FILIPPO MANZONI (1826-1868)
Di tutti i suoi figli Enrico e Filippo furono i due che più causarono angosce e preoccupazioni a Manzoni. Allo scoppiare dei tumulti milanesi il 18 marzo 1848, Filippo, nel giorno del suo ventiduesimo compleanno, si arruolò, incoraggiato proprio dal padre, nella Guardia Civica. Gli Austriaci lo arrestarono al palazzo del Broletto, per poi deportarlo a Kufstein, in Tirolo, dove rimase fino alla metà di giugno. Una volta scarcerato, venne trasferito a Vienna in libertà vigilata. Qui il giovane si indebitò per L. 3.600, ma gli venne in aiuto il padre, ben conscio della «fatale disposizione» del figlio a spendere.
Dopo aver saputo che voleva ipotecare il reddito ricavato dalle quote ereditate dalla nonna e dalla madre, i rapporti tra Manzoni e il figlio si deteriorarono ulteriormente, al punto che fu ventilata l’ipotesi dell’interdizione. Quando Enrico si sposò, il 10 giugno 1850, il padre non volle nemmeno conoscere la nuora, Emilia Catena. La donna lo rese padre di quattro figli: Giulio, Massimiliano, Cristina e Paola. Oppresso dai debiti, Filippo chiese aiuto e ospitalità al fratello Enrico, ma dopo un’aspra lite si allontanò da Renate. Implorò allora l’aiuto della matrigna Teresa, che non poté fare altro che mostrare le sue lettere al marito. Trascorse il resto della sua vita a Milano, vivendo di espedienti e del denaro che Manzoni gli mandava ogni mese. Non ebbe mai la gioia di presentare al padre la moglie e i figli.
MATILDE MANZONI (1830-1856)
L’ultimogenita di Alessandro ed Enrichetta nacque il 13 luglio 1830 a Brusuglio. A cinque anni venne mandata nel Monastero della Visitazione di Milano, dove l’accolse, con tenerezza materna, la sorella Vittoria, che aveva lasciato il Collegio di Lodi dopo la morte della madre.
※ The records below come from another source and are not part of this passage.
## src/vri_pkg.sv

```systemverilog
// Shared types and fixed field widths for the volume ratio indicator.
package vri_pkg;

  localparam int unsigned PriceW = 32;
  localparam int unsigned VolW   = 32;
  localparam int unsigned RatioW = 32;
  localparam int unsigned WinW   = 9;
  localparam int unsigned WinReset = 26;

  typedef enum logic [1:0] {
    CLS_UP   = 2'd1,
    CLS_DOWN = 2'd2,
    CLS_FLAT = 2'd3
  } cls_e;

  typedef enum logic [1:0] {
    F_IDLE,
    F_UPD,
    F_PUSH
  } front_state_e;

  typedef enum logic [1:0] {
    B_IDLE,
    B_CHK,
    B_DIV,
    B_DONE
  } back_state_e;

endpackage

```

## src/vri_back.sv

```systemverilog
// Back end: scale by 100 and 2^F, bit-serial divide, saturate, output register.
module vri_back #(
  parameter int unsigned NUM_W         = 41,
  parameter int unsigned FRACTION_BITS = 8
) (
  input  logic                           clk_i,
  input  logic                           rst_ni,
  input  logic                           pop_valid_i,
  output logic                           pop_ready_o,
  input  logic [NUM_W-1:0]               num_i,
  input  logic [NUM_W-1:0]               den_i,
  output logic                           out_valid_o,
  input  logic                           out_ready_i,
  output logic [vri_pkg::RatioW-1:0]     ratio_o,
  output logic                           zero_denominator_o
);

  localparam int unsigned RW    = vri_pkg::RatioW;
  localparam int unsigned SC_W  = NUM_W + 7;
  localparam int unsigned DW    = SC_W + FRACTION_BITS;
  localparam int unsigned CNT_W = $clog2(RW);

  vri_pkg::back_state_e state_q, state_d;
  logic [NUM_W-1:0] rem_q, rem_d, den_q, den_d;
  logic [RW-1:0]    low_q, low_d, res_q, res_d;
  logic             zflag_q, zflag_d;
  logic [CNT_W-1:0] cnt_q, cnt_d;
  logic             out_valid_q, out_valid_d;
  logic [RW-1:0]    ratio_q, ratio_d;
  logic             zero_q, zero_d;

  logic [SC_W-1:0]  num_ext, scaled;
  logic [DW-1:0]    dividend;
  logic [NUM_W:0]   rem_sh, rem_diff;
  logic             q_bit;

  // x100 as 64x + 32x + 4x
  assign num_ext  = SC_W'(num_i);
  assign scaled   = (num_ext << 6) + (num_ext << 5) + (num_ext << 2);
  assign dividend = DW'(scaled) << FRACTION_BITS;

  assign rem_sh   = {rem_q, low_q[RW-1]};
  assign rem_diff = rem_sh - {1'b0, den_q};
  assign q_bit    = (rem_sh >= {1'b0, den_q});

  assign out_valid_o        = out_valid_q;
  assign ratio_o            = ratio_q;
  assign zero_denominator_o = zero_q;

  always_comb begin
    state_d = state_q;
    rem_d   = rem_q;
    den_d   = den_q;
    low_d   = low_q;
    res_d   = res_q;
    zflag_d = zflag_q;
    cnt_d   = cnt_q;
    ratio_d = ratio_q;
    zero_d  = zero_q;
    out_valid_d = out_valid_q && !out_ready_i;
    pop_ready_o = 1'b0;

    case (state_q)
      vri_pkg::B_IDLE: begin
        pop_ready_o = 1'b1;
        if (pop_valid_i) begin
          // upper part is below the divisor unless the quotient needs 33+ bits
          rem_d   = NUM_W'(dividend[DW-1:RW]);
          low_d   = dividend[RW-1:0];
          den_d   = den_i;
          state_d = vri_pkg::B_CHK;
        end
      end
      vri_pkg::B_CHK: begin
        if (den_q == '0) begin
          res_d   = '1;
          zflag_d = 1'b1;
          state_d = vri_pkg::B_DONE;
        end else if (rem_q >= den_q) begin
          res_d   = '1;
          zflag_d = 1'b0;
          state_d = vri_pkg::B_DONE;
        end else begin
          res_d   = '0;
          zflag_d = 1'b0;
          cnt_d   = '1;
          state_d = vri_pkg::B_DIV;
        end
      end
      vri_pkg::B_DIV: begin
        rem_d = q_bit ? rem_diff[NUM_W-1:0] : rem_sh[NUM_W-1:0];
        res_d = {res_q[RW-2:0], q_bit};
        low_d = low_q << 1;
        cnt_d = cnt_q - CNT_W'(1);
        if (cnt_q == '0) begin
          state_d = vri_pkg::B_DONE;
        end
      end
      vri_pkg::B_DONE: begin
        if (!out_valid_q || out_ready_i) begin
          ratio_d     = res_q;
          zero_d      = zflag_q;
          out_valid_d = 1'b1;
          state_d     = vri_pkg::B_IDLE;
        end
      end
      default: begin
        state_d = vri_pkg::B_IDLE;
      end
    endcase
  end

  always_ff @(posedge clk_i or negedge rst_ni) begin
    if (!rst_ni) begin
      state_q     <= vri_pkg::B_IDLE;
      out_valid_q <= 1'b0;
    end else begin
      state_q     <= state_d;
      out_valid_q <= out_valid_d;
    end
  end

  always_ff @(posedge clk_i) begin
    rem_q   <= rem_d;
    den_q   <= den_d;
    low_q   <= low_d;
    res_q   <= res_d;
    zflag_q <= zflag_d;
    cnt_q   <= cnt_d;
    ratio_q <= ratio_d;
    zero_q  <= zero_d;
  end

endmodule

```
E di Vittoria, sposata a Giovan Battista Giorgini, fu spesso gradita ospite in Toscana.
Di animo malinconico, Matilde amava confidare alle pagine del suo diario i propri turbamenti e l’immensa tristezza di non aver potuto godere dell’affetto materno: «Ma jeunesse s’écoule sans les regards et sans la tendresse d’une Mère», scrisse il 24 marzo 1851.
Morì nubile a Siena, il 30 agosto 1856, a soli ventisei anni. Manzoni, che non aveva trovato il coraggio di visitare la figlia che nell’aggravarsi della malattia lo invocava, disse di lei, in una commossa epigrafe: «Lasciava desiderio di sé per una vita bella di tutte virtù che sublimano il sesso».